## src/rtl/uart_pkg.sv

```systemverilog
// uart_pkg: shared UART state encoding, default baud divisor and line levels
package uart_pkg;
  typedef enum logic [1:0] {IDLE = 2'd0, START = 2'd1, DATA = 2'd2, STOP = 2'd3} tx_state_t;
  localparam int DEFAULT_CLKS_PER_BIT = 434;
  localparam logic LINE_IDLE = 1'b1;
  localparam logic START_BIT = 1'b0;
endpackage

```

## src/rtl/uart_tx_if.sv

```systemverilog
// uart_tx_if: level handshake and serial line between sample controller and uart_tx
interface uart_tx_if;
  logic       Tx_en;
  logic [7:0] Tx_Byte;
  logic       Tx_Ready_To_Send;
  logic       Tx_Serial;
  logic       Tx_Done;
  modport master (output Tx_en, Tx_Byte, input Tx_Ready_To_Send, Tx_Serial, Tx_Done);
  modport slave (input Tx_en, Tx_Byte, output Tx_Ready_To_Send, Tx_Serial, Tx_Done);
endinterface

```

## src/rtl/uart_tx_baud_tick.sv

```systemverilog
// baud_tick: bit-period counter emitting a one-cycle tick on the last clock of each bit
module baud_tick import uart_pkg::*; #(
  parameter int CLKS_PER_BIT = DEFAULT_CLKS_PER_BIT
) (
  input  logic clk,
  input  logic reset_b,
  input  logic i_clr,
  input  logic i_en,
  output logic o_tick
);
  localparam int W = (CLKS_PER_BIT > 1) ? $clog2(CLKS_PER_BIT) : 1;
  localparam logic [W-1:0] LAST = W'(CLKS_PER_BIT - 1);
  logic [W-1:0] r_cnt;
  assign o_tick = i_en && (r_cnt == LAST);
  // count 0..CLKS_PER_BIT-1, restarting exactly on each bit boundary so timing never drifts
  always_ff @(posedge clk or negedge reset_b)
    if (!reset_b) r_cnt <= '0;
    else if (i_clr || o_tick) r_cnt <= '0;
    else if (i_en) r_cnt <= r_cnt + 1'b1;
endmodule

```

## src/rtl/uart_tx.sv

```systemverilog
// uart_tx: 8N1 serialiser, one byte per Tx_en request, LSB first, registered outputs
module uart_tx import uart_pkg::*; #(
  parameter int CLKS_PER_BIT = DEFAULT_CLKS_PER_BIT,
  parameter int STOP_BITS    = 1
) (
  input logic   clk,
  input logic   reset_b,
  uart_tx_if.slave bus
);
  if (STOP_BITS != 1 && STOP_BITS != 2) begin : g_bad_stop
    $error("uart_tx: STOP_BITS must be 1 or 2");
  end
  if (CLKS_PER_BIT < 2 || CLKS_PER_BIT > 65535) begin : g_bad_cpb
    $error("uart_tx: CLKS_PER_BIT must be 2..65535");
  end
  localparam logic [2:0] LAST_STOP = 3'(STOP_BITS - 1);
  tx_state_t  r_state, w_state_nxt;
  logic [7:0] r_shift;
  logic [2:0] r_idx, w_idx_nxt;
  logic       r_serial, r_rts, r_done;
  logic       w_tick, w_idle, w_serial_nxt;
  assign w_idle = (r_state == IDLE);
  baud_tick #(.CLKS_PER_BIT(CLKS_PER_BIT)) u_baud (
    .clk    (clk),
    .reset_b(reset_b),
    .i_clr  (w_idle),
    .i_en   (!w_idle),
    .o_tick (w_tick)
  );
  // next state and bit index; the line level is derived from the next state so it can be registered
  always_comb begin
    w_state_nxt = r_state;
    w_idx_nxt   = r_idx;
    case (r_state)
      IDLE:  if (bus.Tx_en) w_state_nxt = START;
      START: if (w_tick) begin
        w_state_nxt = DATA;
        w_idx_nxt   = '0;
      end
      DATA:  if (w_tick) begin
        w_idx_nxt = r_idx + 3'd1;
        if (r_idx == 3'd7) w_state_nxt = STOP;
      end
      STOP:  if (w_tick) begin
        w_idx_nxt = r_idx + 3'd1;
        if (r_idx == LAST_STOP) begin
          w_state_nxt = IDLE;
          w_idx_nxt   = '0;
        end
      end
      default: w_state_nxt = IDLE;
    endcase
    w_serial_nxt = (w_state_nxt == START) ? START_BIT :
                   (w_state_nxt == DATA)  ? r_shift[w_idx_nxt] : LINE_IDLE;
  end
  // state, byte capture and glitch-free registered outputs; reset drops any frame in flight
  always_ff @(posedge clk or negedge reset_b)
    if (!reset_b) begin
      r_state  <= IDLE;
      r_idx    <= '0;
      r_shift  <= '0;
      r_serial <= LINE_IDLE;
      r_rts    <= 1'b1;
      r_done   <= 1'b0;
    end else begin
      r_state  <= w_state_nxt;
      r_idx    <= w_idx_nxt;
      r_serial <= w_serial_nxt;
      r_rts    <= (w_state_nxt == IDLE);
      r_done   <= (r_state == STOP) && (w_state_nxt == IDLE);
      if (w_idle && bus.Tx_en) r_shift <= bus.Tx_Byte;
    end
  assign bus.Tx_Serial        = r_serial;
  assign bus.Tx_Ready_To_Send = r_rts;
  assign bus.Tx_Done          = r_done;
endmodule

```

## src/flat_wrapper.sv

```systemverilog
// flat-port wrapper written by rule: the top's interface ports become plain ports
module uart_tx_flat import uart_pkg::*;
#(
  parameter int CLKS_PER_BIT = DEFAULT_CLKS_PER_BIT,
  parameter int STOP_BITS    = 1
)
  (clk, reset_b, bus_Tx_en, bus_Tx_Byte, bus_Tx_Ready_To_Send, bus_Tx_Serial, bus_Tx_Done);
  uart_tx_if bus_i ();
  input logic clk;
  input logic reset_b;
  input wire logic [$bits(bus_i.Tx_en)-1:0] bus_Tx_en;
  input wire logic [$bits(bus_i.Tx_Byte)-1:0] bus_Tx_Byte;
  output wire logic [$bits(bus_i.Tx_Ready_To_Send)-1:0] bus_Tx_Ready_To_Send;
  output wire logic [$bits(bus_i.Tx_Serial)-1:0] bus_Tx_Serial;
  output wire logic [$bits(bus_i.Tx_Done)-1:0] bus_Tx_Done;
  assign bus_i.Tx_en = bus_Tx_en;
  assign bus_i.Tx_Byte = bus_Tx_Byte;
  assign bus_Tx_Ready_To_Send = bus_i.Tx_Ready_To_Send;
  assign bus_Tx_Serial = bus_i.Tx_Serial;
  assign bus_Tx_Done = bus_i.Tx_Done;
  uart_tx #(.CLKS_PER_BIT(CLKS_PER_BIT), .STOP_BITS(STOP_BITS)) u_core (.clk(clk), .reset_b(reset_b), .bus(bus_i));
endmodule
```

____

Exercise prompt:
Reproduce each line of the material that mentions "assign".

Answer space:
  assign o_tick = i_en && (r_cnt == LAST);
  assign w_idle = (r_state == IDLE);
  assign bus.Tx_Serial        = r_serial;
  assign bus.Tx_Ready_To_Send = r_rts;
  assign bus.Tx_Done          = r_done;
  assign bus_i.Tx_en = bus_Tx_en;
  assign bus_i.Tx_Byte = bus_Tx_Byte;
  assign bus_Tx_Ready_To_Send = bus_i.Tx_Ready_To_Send;
  assign bus_Tx_Serial = bus_i.Tx_Serial;
  assign bus_Tx_Done = bus_i.Tx_Done;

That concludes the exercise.